### Stored data entries
◇ ◇ ◇ ◇ ◇ ◇ ◇

--- config.mk ---
export PLATFORM = sky130hd
export DESIGN_NAME = reg_file
export DESIGN_NICKNAME = d
export VERILOG_FILES = /design/src/verilog/reg_file.sv
export SDC_FILE = /design/constraint.sdc
export NUM_CORES = 2
export LEC_CHECK = 0
export BUFFER_PORTS_ARGS = -buffer_cell sky130_fd_sc_hd__buf_2
export CORE_MARGIN = 2
export CORE_UTILIZATION = 50
export DETAILED_ROUTE_END_ITERATION = 8
export PLACE_DENSITY = 0.66
export SETUP_SLACK_MARGIN = 0.02
export SLEW_MARGIN = 10
export SYNTH_ARGS = -nofsm -noshare
export SYNTH_HDL_FRONTEND = slang
export SYNTH_SLANG_ARGS = --single-unit
--- constraint.sdc ---
create_clock -name clk -period 4.5 [get_ports clk]
set_clock_uncertainty 0.05 [all_clocks]
set_input_delay 0.675 -clock clk [delete_from_list [all_inputs] [get_ports clk]]
set_output_delay 0.675 -clock clk [all_outputs]
set_load 0.01 [all_outputs]
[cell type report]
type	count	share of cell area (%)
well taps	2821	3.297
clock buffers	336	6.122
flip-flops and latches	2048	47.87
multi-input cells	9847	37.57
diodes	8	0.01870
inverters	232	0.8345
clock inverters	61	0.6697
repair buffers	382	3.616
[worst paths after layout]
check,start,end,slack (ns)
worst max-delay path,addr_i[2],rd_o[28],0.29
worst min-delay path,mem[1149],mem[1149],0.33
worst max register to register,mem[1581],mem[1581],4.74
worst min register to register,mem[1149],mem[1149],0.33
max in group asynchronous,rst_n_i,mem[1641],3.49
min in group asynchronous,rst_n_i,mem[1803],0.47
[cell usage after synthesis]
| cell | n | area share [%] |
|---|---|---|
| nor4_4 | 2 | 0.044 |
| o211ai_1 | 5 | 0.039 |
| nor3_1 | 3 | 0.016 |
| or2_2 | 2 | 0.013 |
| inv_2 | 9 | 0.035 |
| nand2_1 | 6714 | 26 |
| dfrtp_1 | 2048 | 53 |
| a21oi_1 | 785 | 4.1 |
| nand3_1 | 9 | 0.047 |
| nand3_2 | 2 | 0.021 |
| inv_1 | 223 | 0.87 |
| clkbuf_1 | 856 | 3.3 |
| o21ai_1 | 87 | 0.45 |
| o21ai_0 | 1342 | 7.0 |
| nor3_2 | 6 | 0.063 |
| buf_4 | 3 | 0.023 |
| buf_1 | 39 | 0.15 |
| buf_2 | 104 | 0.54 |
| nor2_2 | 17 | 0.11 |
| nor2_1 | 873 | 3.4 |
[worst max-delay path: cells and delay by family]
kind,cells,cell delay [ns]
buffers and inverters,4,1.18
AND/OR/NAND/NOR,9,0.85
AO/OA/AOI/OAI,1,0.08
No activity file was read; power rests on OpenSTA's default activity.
File: config.mk
export PLATFORM = sky130hd
export DESIGN_NAME = rsp_s1_prep
export DESIGN_NICKNAME = d
export VERILOG_FILES = /design/src/prep_cfg_pkg.sv /design/src/prep_ctrl_pkg.sv /design/src/prep_regs.sv /design/src/prep_ctrl_fsm.sv /design/src/prep_pe.sv /design/src/rsp_s1_prep.sv
export SDC_FILE = /design/constraint.sdc
export NUM_CORES = 2
export LEC_CHECK = 0
export ABC_AREA = 0
export BUFFER_PORTS_ARGS = -buffer_cell sky130_fd_sc_hd__buf_2
export CAP_MARGIN = 30
export CORE_UTILIZATION = 60
export CTS_CLUSTER_DIAMETER = 50
export CTS_CLUSTER_SIZE = 24
export DETAILED_ROUTE_END_ITERATION = 8
export GPL_TIMING_DRIVEN = 1
export PLACE_DENSITY = 0.88
export SYNTH_ARGS = -nofsm -noshare
export SYNTH_HDL_FRONTEND = slang
export SYNTH_SLANG_ARGS = --single-unit
File: constraint.sdc
create_clock -name clk -period 17 [get_ports clk]
set_input_delay 2.55 -clock clk [delete_from_list [all_inputs] [get_ports clk]]
set_output_delay 2.55 -clock clk [all_outputs]
set_load 0.01 [all_outputs]
==> src/hw/bwt_pkg.sv <==
// BWT backward extension shared types
// widths, latencies and the per-byte symbol count used by the occurrence counters

package bwt_pkg;

	// ----------------------------------------
	// widths
	// ----------------------------------------

	// BWT position or interval field
	typedef logic [63:0] bwt_pos_t;

	// occurrence count of one symbol
	typedef logic [31:0] occ_t;

	// 32 packed 2-bit symbols
	typedef logic [63:0] bwt_word_t;

	// four 8-bit per-symbol counts, symbol 0 in the low byte
	typedef logic [31:0] sym_counts_t;

	// status tag carried with each item
	typedef logic [5:0] status_t;

	// DNA symbol or query code
	typedef logic [1:0] sym_t;

	// ----------------------------------------
	// constants
	// ----------------------------------------

	localparam int N_SYM = 4;

	// pipeline depth of one occurrence counter
	localparam int OCC_LATENCY = 7;

	// pipeline depth of the interval merge
	localparam int MERGE_LATENCY = 5;

	localparam status_t STATUS_BUBBLE = 6'b00_0000;

	// ----------------------------------------
	// symbol count of one byte
	// ----------------------------------------

	// counts of each symbol among the four pairs of a byte
	function automatic sym_counts_t byte_sym_count(input logic [7:0] b);
		sym_counts_t cnt;
		sym_t s;
		cnt = '0;
		for (int i = 0; i < 4; i++) begin
			s = b[2*i +: 2];
			cnt[8*s +: 8] = cnt[8*s +: 8] + 8'd1;
		end
		return cnt;
	endfunction

endpackage

==> src/hw/interval_if.sv <==
// delayed bi-interval bundle
// carries the interval and its tag from the delay line into the merge stage

interface interval_if;

	bwt_pkg::bwt_pos_t x0;
	bwt_pkg::bwt_pos_t x1;
	bwt_pkg::bwt_pos_t x2;
	// precomputed upper bound plus one
	bwt_pkg::bwt_pos_t x1_plus_x2;
	bwt_pkg::status_t status;

	modport src (
		output x0, x1, x2, x1_plus_x2, status
	);

	modport dst (
		input x0, x1, x2, x1_plus_x2, status
	);

endinterface

==> src/hw/interval_delay.sv <==
// bi-interval delay line
// holds the interval and tag until the occurrence counts catch up

module interval_delay #(
	parameter int DEPTH = 7
) (
	input  logic              Clk_32UI,
	input  logic              reset_BWT_extend,
	input  logic              stall,
	input  bwt_pkg::bwt_pos_t ik_x0,
	input  bwt_pkg::bwt_pos_t ik_x1,
	input  bwt_pkg::bwt_pos_t ik_x2,
	input  bwt_pkg::status_t  status,
	interval_if.src           iv
);

	bwt_pkg::bwt_pos_t x0_q [DEPTH];
	bwt_pkg::bwt_pos_t x1_q [DEPTH];
	bwt_pkg::bwt_pos_t x2_q [DEPTH];
	bwt_pkg::status_t status_q [DEPTH];
	bwt_pkg::bwt_pos_t sum_q;

	// input of the last stage
	bwt_pkg::bwt_pos_t tail_x1;
	bwt_pkg::bwt_pos_t tail_x2;

	if (DEPTH == 1) begin : g_direct
		assign tail_x1 = ik_x1;
		assign tail_x2 = ik_x2;
	end else begin : g_chain
		assign tail_x1 = x1_q[DEPTH-2];
		assign tail_x2 = x2_q[DEPTH-2];
	end

	always_ff @(posedge Clk_32UI) begin
		if (!stall) begin
			x0_q[0] <= ik_x0;
			x1_q[0] <= ik_x1;
			x2_q[0] <= ik_x2;
			for (int i = 1; i < DEPTH; i++) begin
				x0_q[i] <= x0_q[i-1];
				x1_q[i] <= x1_q[i-1];
				x2_q[i] <= x2_q[i-1];
			end
			// upper bound for the sentinel test downstream
			sum_q <= tail_x1 + tail_x2;
		end
	end

	// tag stages
	always_ff @(posedge Clk_32UI) begin
		if (!reset_BWT_extend) begin
			for (int i = 0; i < DEPTH; i++) begin
				status_q[i] <= bwt_pkg::STATUS_BUBBLE;
			end
		end else if (!stall) begin
			status_q[0] <= status;
			for (int i = 1; i < DEPTH; i++) begin
				status_q[i] <= status_q[i-1];
			end
		end
	end

	assign iv.x0 = x0_q[DEPTH-1];
	assign iv.x1 = x1_q[DEPTH-1];
	assign iv.x2 = x2_q[DEPTH-1];
	assign iv.x1_plus_x2 = sum_q;
	assign iv.status = status_q[DEPTH-1];

endmodule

◇ ◇ ◇ ◇ ◇ ◇ ◇

### Task directions
Each line above where the word "worst" occurs should be copied out.

### Answer to the problem
[worst paths after layout]
worst max-delay path,addr_i[2],rd_o[28],0.29
worst min-delay path,mem[1149],mem[1149],0.33
worst max register to register,mem[1581],mem[1581],4.74
worst min register to register,mem[1149],mem[1149],0.33
[worst max-delay path: cells and delay by family]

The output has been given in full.